Apples jüngste Ankündigung zum Kinderschutz in Bezug auf die Bewertung von iCloud-Fotos und iMessage-Benachrichtigungen hat für eine Menge Diskussionen weltweit gesorgt. Neben Sicherheitsforschern und anderen Beobachtern diskutieren natürlich auch normale Anwender wie du und ich. Doch es gibt etwas, das wir alle beachten müssen. Trotz Apples neuer Funktion – die vorerst auf die USA beschränkt bleibt – ändert sich an Apples Datenschutzrichtlinien nichts. Nachfolgend beleuchten wir gemeinsam die wichtigsten Fragen und versuchen damit für mehr Klarheit zu sorgen.
Apple hat am 05. August 2021 eine neue Reihe von Werkzeugen angekündigt, die helfen sollen, Kinder online zu schützen und die Verbreitung von Material über sexuellen Kindesmissbrauch (Child Sexual Abuse Material, CSAM) einzudämmen. Dazu gehören neue Funktionen in iMessage, Siri und der Suche, sowie ein Mechanismus, der iCloud-Fotos nach bekannten CSAM-Bildern scannt.
CSAM-Scan: Reaktionen fallen unterschiedlich aus
Neben Fans haben auch Datenschutz- sowie Online-Sicherheitsexperten und andere Beobachter gemischt auf Apples Ankündigung reagiert. Doch interessanterweise unterschätzen viele, wie weit verbreitet die Praxis des Scannens von Bilddatenbanken nach CSAM tatsächlich ist.
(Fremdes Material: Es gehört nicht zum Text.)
**src/rtl/addsub_pkg.sv**
```systemverilog
// Shared definitions for the multi-precision add/subtract sequencer:
// FSM state encoding, NZVC flag bit positions and the default operand size.
package addsub_pkg;

    localparam int DEFAULT_NBYTES = 4;

    // Bit positions of the condition codes when packed into a 4-bit NZVC vector
    localparam int FLAG_N = 3;
    localparam int FLAG_Z = 2;
    localparam int FLAG_V = 1;
    localparam int FLAG_C = 0;

    typedef enum logic [1:0] {
        ST_IDLE = 2'd0,
        ST_BUSY = 2'd1,
        ST_DONE = 2'd2
    } state_e;

endpackage

```
**src/rtl/addsub8_cin.sv**
```systemverilog
// Combinational 8-bit add/subtract slice with carry-in. Subtraction inverts b
// and relies on the caller seeding cin=1 for the least-significant byte, so
// cout is the inverted borrow. c7 exposes the carry into bit 7 so the caller
// can derive signed overflow for the most-significant byte.
module addsub8_cin (
    input  logic [7:0] a,
    input  logic [7:0] b,
    input  logic       sub,
    input  logic       cin,
    output logic [7:0] s,
    output logic       cout,
    output logic       c7
);

    logic [7:0] bEff;
    logic [7:0] lowSum;
    logic [1:0] topSum;

    // Split the add at bit 7 so the carry into the sign bit is visible
    always_comb begin
        bEff   = sub ? ~b : b;
        lowSum = {1'b0, a[6:0]} + {1'b0, bEff[6:0]} + {7'd0, cin};
        topSum = {1'b0, a[7]} + {1'b0, bEff[7]} + {1'b0, lowSum[7]};
        s      = {topSum[0], lowSum[6:0]};
        cout   = topSum[1];
        c7     = lowSum[7];
    end

endmodule

```
**src/rtl/multiprec_addsub_seq.sv**
```systemverilog
// Byte-serial multi-precision add/subtract unit. Operands are latched on the
// input handshake, one byte is processed per clock (LSB first) through a
// single 8-bit slice with carry chaining, and the full-width result plus NZVC
// flags are held until the consumer accepts them.
module multiprec_addsub_seq
    import addsub_pkg::*;
#(
    parameter int NBYTES = DEFAULT_NBYTES
) (
    input  logic                clk,
    input  logic                rst,
    input  logic                in_valid,
    output logic                in_ready,
    input  logic [8*NBYTES-1:0] x,
    input  logic [8*NBYTES-1:0] y,
    input  logic                sub,
    output logic                out_valid,
    input  logic                out_ready,
    output logic [8*NBYTES-1:0] result,
    output logic                ccn,
    output logic                ccz,
    output logic                ccv,
    output logic                ccc
);

    localparam int W  = 8 * NBYTES;
    localparam int KW = (NBYTES > 1) ? $clog2(NBYTES) : 1;
    localparam logic [KW-1:0] K_LAST = KW'(NBYTES - 1);

    state_e        state_q, state_d;
    logic [KW-1:0] k_q, k_d;
    logic [W-1:0]  x_q, x_d;
    logic [W-1:0]  y_q, y_d;
    logic          sub_q, sub_d;
    logic          carry_q, carry_d;
    logic          zacc_q, zacc_d;
    logic [W-1:0]  result_q, result_d;
    logic [3:0]    flags_q, flags_d;

    logic [7:0]    sliceA;
    logic [7:0]    sliceB;
    logic [7:0]    sliceS;
    logic          sliceCout;
    logic          sliceC7;
    logic [KW+2:0] bitBase;

    assign bitBase = {k_q, 3'b000};
    assign sliceA  = x_q[bitBase +: 8];
    assign sliceB  = y_q[bitBase +: 8];

    addsub8_cin u_slice (
        .a    (sliceA),
        .b    (sliceB),
        .sub  (sub_q),
        .cin  (carry_q),
        .s    (sliceS),
        .cout (sliceCout),
        .c7   (sliceC7)
    );

    // Next-state logic: accept in IDLE, chain one byte per cycle in BUSY,
    // hold the result in DONE until the consumer takes it
    always_comb begin
        state_d  = state_q;
        k_d      = k_q;
        x_d      = x_q;
        y_d      = y_q;
        sub_d    = sub_q;
        carry_d  = carry_q;
        zacc_d   = zacc_q;
        result_d = result_q;
        flags_d  = flags_q;
        case (state_q)
            ST_IDLE: begin
                if (in_valid) begin
                    x_d     = x;
                    y_d     = y;
                    sub_d   = sub;
                    k_d     = '0;
                    carry_d = sub;
                    zacc_d  = 1'b1;
                    state_d = ST_BUSY;
                end
            end
            ST_BUSY: begin
                result_d[bitBase +: 8] = sliceS;
                carry_d = sliceCout;
                zacc_d  = zacc_q & (sliceS == 8'h00);
                if (k_q == K_LAST) begin
                    flags_d[FLAG_N] = sliceS[7];
                    flags_d[FLAG_Z] = zacc_q & (sliceS == 8'h00);
                    flags_d[FLAG_V] = sliceC7 ^ sliceCout;
                    flags_d[FLAG_C] = sliceCout;
                    state_d = ST_DONE;
                end else begin
                    k_d = k_q + 1'b1;
                end
            end
            ST_DONE: begin
                if (out_ready) begin
                    state_d = ST_IDLE;
                end
            end
            default: begin
                state_d = ST_IDLE;
            end
        endcase
    end

    // State registers; reset abandons any operation in flight
    always_ff @(posedge clk) begin
        if (rst) begin
            state_q  <= ST_IDLE;
            k_q      <= '0;
            x_q      <= '0;
            y_q      <= '0;
            sub_q    <= 1'b0;
            carry_q  <= 1'b0;
            zacc_q   <= 1'b0;
            result_q <= '0;
            flags_q  <= '0;
        end else begin
            state_q  <= state_d;
            k_q      <= k_d;
            x_q      <= x_d;
            y_q      <= y_d;
            sub_q    <= sub_d;
            carry_q  <= carry_d;
            zacc_q   <= zacc_d;
            result_q <= result_d;
            flags_q  <= flags_d;
        end
    end

    assign in_ready  = (state_q == ST_IDLE) & ~rst;
    assign out_valid = (state_q == ST_DONE);
    assign result    = result_q;
    assign ccn       = flags_q[FLAG_N];
    assign ccz       = flags_q[FLAG_Z];
    assign ccv       = flags_q[FLAG_V];
    assign ccc       = flags_q[FLAG_C];

endmodule

```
Apple ist hierbei gewiss nicht das erste Unternehmen auf dem Markt – es hat lediglich mehr Aufmerksamkeit auf sich gezogen. Darüber hinaus wird Apple den Schutz der Privatsphäre keinesfalls dadurch aufgeben. Also, legen wir los.
Apples Datenschutzfunktionen
Die Palette der Kinderschutzfunktionen des Unternehmens umfasst das bereits erwähnte Scannen von iCloud-Fotos sowie aktualisierte Werkzeuge und Ressourcen in Siri und der Suche. Es beinhaltet auch ein Feature, das unangemessene Bilder, die über iMessage an oder von Minderjährigen empfangen bzw. versendet werden, kennzeichnen soll. Wie Apple in seiner ursprünglichen Ankündigung anmerkt, wurden alle Funktionen mit Blick auf den Datenschutz entwickelt. Sowohl das iMessage-Feature als auch der iCloud-Foto-Scan nutzen zum Beispiel die Intelligenz des Geräts.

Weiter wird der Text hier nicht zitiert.